**Required work**
In the material below, find each line with the word "period" and list it.

**Recorded information**

######

===== src/rtl/exp_isi_spike_gen.sv =====
// -----------------------------------------------------------------------------
// exp_isi_spike_gen
//
// Turns a free-running stream of signed fixed-point exponential samples into a
// Poisson spike train. Each sample is treated as an inter-spike interval (ISI):
// it is clamped at zero, scaled by a programmable rate factor, counted down,
// and then presented as a spike on a valid/ready handshake. An optional
// refractory period follows every accepted spike.
//
// Optional feature (compile-time macro SPIKE_CNT_EN):
//   Adds spike_cnt_o, a 16-bit saturating count of accepted spikes, cleared
//   by rst_i or synchronously when en_i falls.
//
// Ports:
//   clk_i          clock
//   rst_i          asynchronous active-high reset
//   en_i           generator enable
//   sample_i       signed exponential sample, FRAC_WID fractional bits
//   scale_i        cycles per unit of sample (mean ISI = scale_i cycles)
//   refrac_i       refractory cycles after each accepted spike, 0 = none
//   spike_o        spike event valid
//   spike_ready_i  downstream accepts spike
//   isi_o          interval that produced the current spike
//   busy_o         high whenever the generator is not idle
//   spike_cnt_o    accepted spike count (SPIKE_CNT_EN only)
//
// The interval product is X_WID+SCALE_WID bits wide and is assumed wider
// than CNT_WID, so the saturation test always has upper bits to inspect.
// -----------------------------------------------------------------------------
module exp_isi_spike_gen #(
    parameter int X_WID      = 16,
    parameter int FRAC_WID   = 8,
    parameter int SCALE_WID  = 8,
    parameter int CNT_WID    = 16,
    parameter int REFRAC_WID = 8
) (
    input  logic                  clk_i,
    input  logic                  rst_i,
    input  logic                  en_i,
    input  logic [X_WID-1:0]      sample_i,
    input  logic [SCALE_WID-1:0]  scale_i,
    input  logic [REFRAC_WID-1:0] refrac_i,
    output logic                  spike_o,
    input  logic                  spike_ready_i,
    output logic [CNT_WID-1:0]    isi_o,
    output logic                  busy_o
`ifdef SPIKE_CNT_EN
    ,
    output logic [15:0]           spike_cnt_o
`endif
);

    localparam int P_WID   = X_WID + SCALE_WID;
    // One counter serves both the ISI countdown and the refractory period.
    localparam int CTR_WID = (CNT_WID > REFRAC_WID) ? CNT_WID : REFRAC_WID;

    typedef enum logic [2:0] {
        IDLE,
        LOAD,
        COUNT,
        FIRE,
        REFRAC
    } state_t;

    state_t               state_q, state_d;
    logic [CTR_WID-1:0]   ctr_q, ctr_d;
    logic [CNT_WID-1:0]   isi_q, isi_d;
    logic                 handshake;

    // ---------------------------------------------------------------------
    // Interval arithmetic: N = sat(max(sample,0) * scale >> FRAC_WID), N >= 1
    // ---------------------------------------------------------------------
    logic [X_WID-1:0]   clamped;
    logic [P_WID-1:0]   product;
    logic [P_WID-1:0]   shifted;
    logic [CNT_WID-1:0] interval;

    // A set sign bit means a negative sample, which carries no interval.
    assign clamped = sample_i[X_WID-1] ? '0 : sample_i;
    assign product = {{SCALE_WID{1'b0}}, clamped} * {{X_WID{1'b0}}, scale_i};
    assign shifted = product >> FRAC_WID;

    always_comb begin
        if (shifted > P_WID'({CNT_WID{1'b1}})) begin
            interval = '1;
        end else if (shifted == '0) begin
            // A zero interval would need a zero-length COUNT; force one cycle.
            interval = CNT_WID'(1);
        end else begin
            interval = shifted[CNT_WID-1:0];
        end
    end

    // ---------------------------------------------------------------------
    // State and datapath registers
    // ---------------------------------------------------------------------
    // NOTE: sequential state uses non-blocking assignments so every register
    // samples pre-edge values, independent of statement order.
    always_ff @(posedge clk_i or posedge rst_i) begin
        if (rst_i) begin
            state_q <= IDLE;
            ctr_q   <= '0;
            isi_q   <= '0;
        end else begin
            state_q <= state_d;
            ctr_q   <= ctr_d;
            isi_q   <= isi_d;
        end
    end

    // ---------------------------------------------------------------------
    // Next-state logic
    // ---------------------------------------------------------------------
    // NOTE: every signal written here gets a default first, so no path can
    // leave one unassigned and infer a latch.
    always_comb begin
        state_d   = state_q;
        ctr_d     = ctr_q;
        isi_d     = isi_q;
        handshake = 1'b0;

        unique case (state_q)
            IDLE: begin
                if (en_i) state_d = LOAD;
            end

            LOAD: begin
                ctr_d   = CTR_WID'(interval);
                isi_d   = interval;
                state_d = COUNT;
            end

            COUNT: begin
                if (!en_i) begin
                    // Abandon the interval; no spike is owed.
                    ctr_d   = '0;
                    state_d = IDLE;
                end else begin
                    ctr_d = ctr_q - CTR_WID'(1);
                    if (ctr_q == CTR_WID'(1)) state_d = FIRE;
                end
            end

            FIRE: begin
                // en_i is deliberately ignored: a pending spike is never lost.
                if (spike_ready_i) begin
                    handshake = 1'b1;
                    if (refrac_i != '0) begin
                        ctr_d   = CTR_WID'(refrac_i);
                        state_d = REFRAC;
                    end else begin
                        state_d = en_i ? LOAD : IDLE;
                    end
                end
            end

            REFRAC: begin
                // Runs to completion even if en_i drops.
                ctr_d = ctr_q - CTR_WID'(1);
                if (ctr_q == CTR_WID'(1)) state_d = en_i ? LOAD : IDLE;
            end

            default: begin
                state_d = IDLE;
                ctr_d   = '0;
            end
        endcase
    end

    assign spike_o = (state_q == FIRE);
    assign isi_o   = isi_q;
    assign busy_o  = (state_q != IDLE);

`ifdef SPIKE_CNT_EN
    // ---------------------------------------------------------------------
    // Accepted-spike counter, cleared on a falling edge of en_i
    // ---------------------------------------------------------------------
    logic        en_q;
    logic [15:0] spike_cnt_q;

    always_ff @(posedge clk_i or posedge rst_i) begin
        if (rst_i) begin
            en_q        <= 1'b0;
            spike_cnt_q <= '0;
        end else begin
            en_q <= en_i;
            if (en_q && !en_i) begin
                spike_cnt_q <= '0;
            end else if (handshake && (spike_cnt_q != 16'hFFFF)) begin
                spike_cnt_q <= spike_cnt_q + 16'd1;
            end
        end
    end

    assign spike_cnt_o = spike_cnt_q;
`endif

endmodule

######

**Solution**
// refractory period follows every accepted spike.
    // One counter serves both the ISI countdown and the refractory period.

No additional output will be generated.